#### WHAT YOU ARE ASKED TO DO:
Copy out all lines of the material below in which "QueueDepth" occurs.

#### DATA SECTION:
--- src/hw/rtl/stepgen_pkg.sv ---
package stepgen_pkg;

  // Field widths
  localparam int unsigned NumAxes     = 5;
  localparam int unsigned StepWidth   = 31;
  localparam int unsigned DirWidth    = 5;
  localparam int unsigned PeriodWidth = 32;

  // Error accumulator width, legal range 8 to 32
  localparam int unsigned CountWidth = 32;
  // Width wide enough to compare an accumulator against the total
  localparam int unsigned CmpWidth = (CountWidth > StepWidth) ? CountWidth : StepWidth;

  // The C axis direction pin is driven inverted
  localparam int unsigned AxisC = 4;
  localparam logic [DirWidth-1:0] CDirInvert = DirWidth'(1 << AxisC);

  // Command queue between front and back
  localparam int unsigned QueueDepth    = 2;
  localparam int unsigned QueuePtrWidth = (QueueDepth > 1) ? $clog2(QueueDepth) : 1;
  localparam int unsigned QueueCntWidth = $clog2(QueueDepth + 1);

  typedef enum logic {
    OP_LOAD = 1'b0,
    OP_TICK = 1'b1
  } op_e;

  // One classified command as it travels through the queue
  typedef struct packed {
    op_e                                 op;
    logic [NumAxes-1:0][StepWidth-1:0]   steps;
    logic [StepWidth-1:0]                total;
    logic [CountWidth-1:0]               acc_init;
    logic [DirWidth-1:0]                 dirs;
    logic [PeriodWidth-1:0]              period;
  } cmd_t;

endpackage
**src/rtl/core/sas_pkg.sv**
```systemverilog
`timescale 1ns / 1ps
// ----------------------------------------------------------------------------
// sas_pkg
// Shared types, constants and helpers of the sunrise alarm scheduler.
// ----------------------------------------------------------------------------
package sas_pkg;

    localparam int ALARM_COUNT = 8;
    localparam int IDX_W       = (ALARM_COUNT > 1) ? $clog2(ALARM_COUNT) : 1;
    localparam int MIN_W       = 11;
    localparam int DIV_STEPS   = 9;
    localparam int IN_DATA_W   = 56;
    localparam int OUT_DATA_W  = 24;

    localparam logic [MIN_W-1:0] MINUTES_PER_DAY = 11'd1440;

    typedef enum logic [1:0] {
        OP_TICK     = 2'd0,
        OP_VALIDATE = 2'd1,
        OP_WRITE    = 2'd2,
        OP_SPARE    = 2'd3
    } op_t;

    typedef enum logic [1:0] {
        REG_START_BRIGHTNESS = 2'd0,
        REG_MAX_BRIGHTNESS   = 2'd1,
        REG_FULL_LIGHT_MIN   = 2'd2,
        REG_NONE             = 2'd3
    } reg_idx_t;

    typedef enum logic [3:0] {
        ST_IDLE,
        ST_PREP,
        ST_ACK,
        ST_SCAN,
        ST_SCAN_END,
        ST_EVAL,
        ST_DIV,
        ST_MUL,
        ST_LEVEL,
        ST_RING,
        ST_FINISH
    } state_t;

    typedef struct packed {
        logic [4:0] hour;
        logic [5:0] minute;
        logic [7:0] rise;
        logic [2:0] sound;
        logic [6:0] days;
        logic       enable;
    } alarm_t;

    // Controller to datapath commands
    typedef struct packed {
        logic load;
        logic prep;
        logic ack_ring;
        logic scan;
        logic ack_best;
        logic eval;
        logic mul;
        logic level;
        logic ring;
        logic out_load;
        logic idx_clr;
        logic idx_inc;
    } sas_cmd_t;

    // Datapath to controller status
    typedef struct packed {
        op_t  op;
        logic any_ring;
        logic last_idx;
        logic need_div;
        logic div_done;
    } sas_stat_t;

    // hour * 60 + minute as shift and subtract
    function automatic logic [MIN_W-1:0] to_minutes(input logic [4:0] hour,
                                                    input logic [5:0] minute);
        logic [MIN_W-1:0] h;
        h = MIN_W'(hour);
        return (h << 6) - (h << 2) + MIN_W'(minute);
    endfunction

endpackage

```
**src/rtl/core/sas_ctrl.sv**
```systemverilog
`timescale 1ns / 1ps
// ----------------------------------------------------------------------------
// sas_ctrl
// Sequencer: walks the alarm table for acknowledge, evaluation and ringing.
// ----------------------------------------------------------------------------
module sas_ctrl
(
    input  logic              clk,
    input  logic              rst_n,
    input  logic              in_valid,
    output logic              in_ready,
    output logic              out_valid,
    input  logic              out_ready,
    input  sas_pkg::sas_stat_t stat,
    output sas_pkg::sas_cmd_t  cmd
);

    sas_pkg::state_t state_reg, state_next;
    logic out_valid_reg, out_valid_next;

    always_ff @(posedge clk or negedge rst_n)
    begin
        if (!rst_n)
        begin
            state_reg     <= sas_pkg::ST_IDLE;
            out_valid_reg <= 1'b0;
        end
        else
        begin
            state_reg     <= state_next;
            out_valid_reg <= out_valid_next;
        end
    end

    assign out_valid = out_valid_reg;
    assign in_ready  = (state_reg == sas_pkg::ST_IDLE);

    always_comb
    begin
        state_next     = state_reg;
        cmd            = '0;
        out_valid_next = out_valid_reg && !out_ready;
        unique case (state_reg)
            sas_pkg::ST_IDLE:
            begin
                if (in_valid)
                begin
                    cmd.load   = 1'b1;
                    state_next = sas_pkg::ST_PREP;
                end
            end
            sas_pkg::ST_PREP:
            begin
                cmd.idx_clr = 1'b1;
                if (stat.op == sas_pkg::OP_WRITE)
                    state_next = sas_pkg::ST_FINISH;
                else
                begin
                    cmd.prep   = 1'b1;
                    state_next = (stat.op == sas_pkg::OP_VALIDATE) ? sas_pkg::ST_ACK
                                                                  : sas_pkg::ST_EVAL;
                end
            end
            sas_pkg::ST_ACK:
            begin
                if (stat.any_ring)
                begin
                    cmd.ack_ring = 1'b1;
                    state_next   = sas_pkg::ST_EVAL;
                end
                else
                    state_next = sas_pkg::ST_SCAN;
            end
            sas_pkg::ST_SCAN:
            begin
                cmd.scan = 1'b1;
                if (stat.last_idx)
                begin
                    cmd.idx_clr = 1'b1;
                    state_next  = sas_pkg::ST_SCAN_END;
                end
                else
                    cmd.idx_inc = 1'b1;
            end
            sas_pkg::ST_SCAN_END:
            begin
                cmd.ack_best = 1'b1;
                state_next   = sas_pkg::ST_EVAL;
            end
            sas_pkg::ST_EVAL:
            begin
                cmd.eval = 1'b1;
                if (stat.need_div)
                    state_next = sas_pkg::ST_DIV;
                else if (stat.last_idx)
                begin
                    cmd.idx_clr = 1'b1;
                    state_next  = sas_pkg::ST_LEVEL;
                end
                else
                    cmd.idx_inc = 1'b1;
            end
            sas_pkg::ST_DIV:
            begin
                if (stat.div_done)
                    state_next = sas_pkg::ST_MUL;
            end
            sas_pkg::ST_MUL:
            begin
                cmd.mul = 1'b1;
                if (stat.last_idx)
                begin
                    cmd.idx_clr = 1'b1;
                    state_next  = sas_pkg::ST_LEVEL;
                end
                else
                begin
                    cmd.idx_inc = 1'b1;
                    state_next  = sas_pkg::ST_EVAL;
                end
            end
            sas_pkg::ST_LEVEL:
            begin
                cmd.level  = 1'b1;
                state_next = sas_pkg::ST_RING;
            end
            sas_pkg::ST_RING:
            begin
                cmd.ring = 1'b1;
                if (stat.last_idx)
                    state_next = sas_pkg::ST_FINISH;
                else
                    cmd.idx_inc = 1'b1;
            end
            sas_pkg::ST_FINISH:
            begin
                if (!out_valid_reg || out_ready)
                begin
                    cmd.out_load   = 1'b1;
                    out_valid_next = 1'b1;
                    state_next     = sas_pkg::ST_IDLE;
                end
            end
            default:
                state_next = sas_pkg::ST_IDLE;
        endcase
    end

endmodule

```
**src/rtl/core/sas_dp.sv**
```systemverilog
`timescale 1ns / 1ps
// ----------------------------------------------------------------------------
// sas_dp
// Datapath: alarm table, marks, ramp divider and multiplier, result word.
// ----------------------------------------------------------------------------
module sas_dp
(
    input  logic                             clk,
    input  logic                             rst_n,
    input  logic [sas_pkg::IN_DATA_W-1:0]    in_data,
    input  logic [1:0]                       in_op,
    input  logic                             cfg_valid,
    input  logic [1:0]                       cfg_index,
    input  logic [7:0]                       cfg_data,
    input  sas_pkg::sas_cmd_t                cmd,
    output sas_pkg::sas_stat_t               stat,
    output logic [sas_pkg::OUT_DATA_W-1:0]   out_data
);

    // configuration
    logic [7:0] start_b_reg, max_b_reg, flm_reg;

    always_ff @(posedge clk or negedge rst_n)
    begin
        if (!rst_n)
        begin
            start_b_reg <= 8'd0;
            max_b_reg   <= 8'd255;
            flm_reg     <= 8'd5;
        end
        else if (cfg_valid)
        begin
            case (cfg_index)
                sas_pkg::REG_START_BRIGHTNESS: start_b_reg <= cfg_data;
                sas_pkg::REG_MAX_BRIGHTNESS:   max_b_reg   <= cfg_data;
                sas_pkg::REG_FULL_LIGHT_MIN:   flm_reg     <= cfg_data;
                default: ;
            endcase
        end
    end

    // latched tick fields
    logic [1:0] op_reg;
    logic [2:0] wd_reg;
    logic [4:0] dom_reg;
    logic [4:0] hour_reg;
    logic [5:0] minute_reg;

    always_ff @(posedge clk)
    begin
        if (cmd.load)
        begin
            op_reg     <= in_op;
            wd_reg     <= in_data[2:0];
            dom_reg    <= in_data[7:3];
            hour_reg   <= in_data[12:8];
            minute_reg <= in_data[18:13];
        end
    end

    logic [2:0]             e_index;
    sas_pkg::alarm_t        e_new;
    assign e_index       = in_data[21:19];
    assign e_new.hour    = in_data[26:22];
    assign e_new.minute  = in_data[32:27];
    assign e_new.rise    = in_data[40:33];
    assign e_new.sound   = in_data[43:41];
    assign e_new.days    = in_data[50:44];
    assign e_new.enable  = in_data[51];

    // alarm table and marks
    sas_pkg::alarm_t table_reg [sas_pkg::ALARM_COUNT];
    logic [sas_pkg::ALARM_COUNT-1:0] handled_reg, ringing_reg, due_reg;
    logic [7:0] last_day_reg, held_reg;
    logic [sas_pkg::IDX_W-1:0] idx_reg, best_idx_reg, ring_idx_reg;
    logic [sas_pkg::MIN_W-1:0] best_time_reg;
    logic found_reg;
    logic active_reg, changed_reg, started_reg, stopped_reg;
    logic [2:0] ring_snd_reg;
    logic [7:0] highest_reg, elapsed_reg, divisor_reg, rem_reg;
    logic [8:0] quo_reg;
    logic [3:0] div_cnt_reg;

    always_ff @(posedge clk or negedge rst_n)
    begin
        if (!rst_n)
        begin
            for (int i = 0; i < sas_pkg::ALARM_COUNT; i++)
                table_reg[i] <= '0;
        end
        else if (cmd.load && in_op == sas_pkg::OP_WRITE
                 && 32'(e_index) < sas_pkg::ALARM_COUNT)
            table_reg[sas_pkg::IDX_W'(e_index)] <= e_new;
    end

    // classification of the entry under the walk pointer
    sas_pkg::alarm_t        cur;
    logic [sas_pkg::MIN_W-1:0] now_min, am;
    logic [sas_pkg::MIN_W:0]   now_rise;
    logic day_ok, elig, started_phase, sunrise, due;
    logic [7:0] ramp, elapsed;
    logic direct_max, need_div;
    logic [8:0] numer;

    assign cur      = table_reg[idx_reg];
    assign now_min  = sas_pkg::to_minutes(hour_reg, minute_reg);
    assign am       = sas_pkg::to_minutes(cur.hour, cur.minute);
    assign now_rise = {1'b0, now_min} + (sas_pkg::MIN_W+1)'(cur.rise);
    assign day_ok   = (wd_reg < 3'd7) && ((({1'b0, cur.days}) >> wd_reg) & 8'd1) != 8'd0;
    assign elig     = cur.enable && day_ok && !handled_reg[idx_reg];
    assign started_phase = now_rise >= {1'b0, am};
    assign sunrise  = elig && started_phase && (now_min < am);
    assign due      = elig && started_phase && (now_min >= am);
    assign ramp     = cur.rise - flm_reg;
    assign elapsed  = 8'(now_rise - {1'b0, am});
    assign direct_max = (cur.rise <= flm_reg) || (elapsed >= ramp)
                        || (start_b_reg >= max_b_reg);
    assign need_div = sunrise && !direct_max;
    assign numer    = {1'b0, max_b_reg} - {1'b0, start_b_reg} + {1'b0, ramp} - 9'd1;

    // lowest ringing entry
    logic [sas_pkg::IDX_W-1:0] ring_first;
    always_comb
    begin
        ring_first = '0;
        for (int i = sas_pkg::ALARM_COUNT - 1; i >= 0; i--)
            if (ringing_reg[i])
                ring_first = sas_pkg::IDX_W'(i);
    end

    // divider step and ramp product
    logic [8:0]  div_t;
    logic [15:0] prod;
    logic [16:0] lvl_wide;
    logic [7:0]  lvl;
    assign div_t    = {rem_reg, quo_reg[8]};
    assign prod     = elapsed_reg * quo_reg[7:0];
    assign lvl_wide = 17'(start_b_reg) + 17'(prod);
    assign lvl      = (lvl_wide > 17'(max_b_reg)) ? max_b_reg : lvl_wide[7:0];

    always_ff @(posedge clk or negedge rst_n)
    begin
        if (!rst_n)
        begin
            handled_reg  <= '0;
            ringing_reg  <= '0;
            last_day_reg <= 8'd255;
            held_reg     <= 8'd0;
            idx_reg      <= '0;
            div_cnt_reg  <= '0;
        end
        else
        begin
            if (cmd.idx_clr)
                idx_reg <= '0;
            else if (cmd.idx_inc)
                idx_reg <= idx_reg + 1'b1;

            if (cmd.prep && {3'd0, dom_reg} != last_day_reg)
            begin
                last_day_reg <= {3'd0, dom_reg};
                handled_reg  <= '0;
                ringing_reg  <= '0;
            end
            if (cmd.ack_ring)
            begin
                handled_reg[ring_first] <= 1'b1;
                ringing_reg[ring_first] <= 1'b0;
            end
            if (cmd.ack_best && found_reg)
            begin
                handled_reg[best_idx_reg] <= 1'b1;
                ringing_reg[best_idx_reg] <= 1'b0;
            end
            if (cmd.ring && due_reg[idx_reg] && !handled_reg[idx_reg] && !(|ringing_reg))
                ringing_reg[idx_reg] <= 1'b1;
            if (cmd.level && active_reg && highest_reg != held_reg)
                held_reg <= highest_reg;

            if (cmd.eval && need_div)
                div_cnt_reg <= 4'(sas_pkg::DIV_STEPS);
            else if (div_cnt_reg != 4'd0)
                div_cnt_reg <= div_cnt_reg - 4'd1;
        end
    end

    // per-item working registers
    always_ff @(posedge clk)
    begin
        if (cmd.load)
        begin
            active_reg    <= 1'b0;
            changed_reg   <= 1'b0;
            started_reg   <= 1'b0;
            stopped_reg   <= 1'b0;
            ring_idx_reg  <= '0;
            ring_snd_reg  <= 3'd0;
            found_reg     <= 1'b0;
            best_time_reg <= sas_pkg::MINUTES_PER_DAY;
            best_idx_reg  <= '0;
            highest_reg   <= start_b_reg;
        end
        if (cmd.ack_ring || (cmd.ack_best && found_reg))
            stopped_reg <= 1'b1;
        if (cmd.scan && sunrise && am < best_time_reg)
        begin
            best_time_reg <= am;
            best_idx_reg  <= idx_reg;
            found_reg     <= 1'b1;
        end
        if (cmd.eval)
        begin
            due_reg[idx_reg] <= due;
            elapsed_reg      <= elapsed;
            if (sunrise)
            begin
                active_reg <= 1'b1;
                if (direct_max && max_b_reg > highest_reg)
                    highest_reg <= max_b_reg;
            end
            if (need_div)
            begin
                quo_reg     <= numer;
                rem_reg     <= 8'd0;
                divisor_reg <= ramp;
            end
        end
        else if (div_cnt_reg != 4'd0)
        begin
            if (div_t >= {1'b0, divisor_reg})
            begin
                rem_reg <= 8'(div_t - {1'b0, divisor_reg});
                quo_reg <= {quo_reg[7:0], 1'b1};
            end
            else
            begin
                rem_reg <= div_t[7:0];
                quo_reg <= {quo_reg[7:0], 1'b0};
            end
        end
        if (cmd.mul && lvl > highest_reg)
            highest_reg <= lvl;
        if (cmd.level && active_reg && highest_reg != held_reg)
            changed_reg <= 1'b1;
        if (cmd.ring && due_reg[idx_reg] && !handled_reg[idx_reg] && !(|ringing_reg))
        begin
            started_reg  <= 1'b1;
            ring_idx_reg <= idx_reg;
            ring_snd_reg <= cur.sound;
        end
    end

    // result word
    logic [sas_pkg::OUT_DATA_W-1:0] out_reg;
    always_ff @(posedge clk)
    begin
        if (cmd.out_load)
            out_reg <= {6'd0, stopped_reg, ring_snd_reg, 3'(ring_idx_reg), started_reg,
                        changed_reg, held_reg, active_reg};
    end
    assign out_data = out_reg;

    assign stat.op       = sas_pkg::op_t'(op_reg);
    assign stat.any_ring = |ringing_reg;
    assign stat.last_idx = (idx_reg == sas_pkg::IDX_W'(sas_pkg::ALARM_COUNT - 1));
    assign stat.need_div = need_div;
    assign stat.div_done = (div_cnt_reg == 4'd0);

endmodule

```
**src/rtl/core/sunrise_alarm_scheduler_unit.sv**
```systemverilog
`timescale 1ns / 1ps
// ----------------------------------------------------------------------------
// sunrise_alarm_scheduler_unit
// Eight-entry sunrise alarm scheduler driven by minute ticks.
// ----------------------------------------------------------------------------
// One word in gives one result word out. An entry write passes the accept
// and prep states to the result hand-off. A tick runs through accept, day
// check, one table entry a cycle for evaluation (held while a ramp step is
// divided), a level update, one entry a cycle for the ringing walk, and the
// result hand-off. A validate press adds a ringing check, and an earliest-
// sunrise search over the table when nothing rings. For each alarm in the
// middle of its ramp the ramp step comes from a 9-step bit-serial divider
// with a done check, followed by a multiply step.
// A new word is taken only once the previous one has been handed to the
// output register, which holds one finished result while the next is
// worked on. Configuration writes are always taken and should only be
// issued while the block is idle.
module sunrise_alarm_scheduler_unit
(
    input  logic        clk,
    input  logic        rst_n,
    // weekday, day_of_month, now_hour, now_minute, entry_index, entry_hour,
    // entry_minute, entry_rise, entry_sound, entry_days, entry_enable
    input  logic [55:0] s_axis_tdata,
    input  logic [1:0]  s_axis_tuser,   // op
    input  logic        s_axis_tvalid,
    output logic        s_axis_tready,
    // sunrise_on, light_level, level_changed, ring_start, ring_index,
    // ring_sound, sound_stop
    output logic [23:0] m_axis_tdata,
    output logic        m_axis_tvalid,
    input  logic        m_axis_tready,
    input  logic        cfg_valid,
    output logic        cfg_ready,
    input  logic [1:0]  cfg_index,
    input  logic [7:0]  cfg_data
);

    sas_pkg::sas_cmd_t  cmd;
    sas_pkg::sas_stat_t stat;

    assign cfg_ready = 1'b1;

    // sequencer
    sas_ctrl u_ctrl
    (
        .clk       (clk),
        .rst_n     (rst_n),
        .in_valid  (s_axis_tvalid),
        .in_ready  (s_axis_tready),
        .out_valid (m_axis_tvalid),
        .out_ready (m_axis_tready),
        .stat      (stat),
        .cmd       (cmd)
    );

    // table, marks, ramp arithmetic and result register
    sas_dp u_dp
    (
        .clk       (clk),
        .rst_n     (rst_n),
        .in_data   (s_axis_tdata),
        .in_op     (s_axis_tuser),
        .cfg_valid (cfg_valid),
        .cfg_index (cfg_index),
        .cfg_data  (cfg_data),
        .cmd       (cmd),
        .stat      (stat),
        .out_data  (m_axis_tdata)
    );

endmodule

```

#### RESPONSE TO THE EXERCISE:
  localparam int unsigned QueueDepth    = 2;
  localparam int unsigned QueuePtrWidth = (QueueDepth > 1) ? $clog2(QueueDepth) : 1;
  localparam int unsigned QueueCntWidth = $clog2(QueueDepth + 1);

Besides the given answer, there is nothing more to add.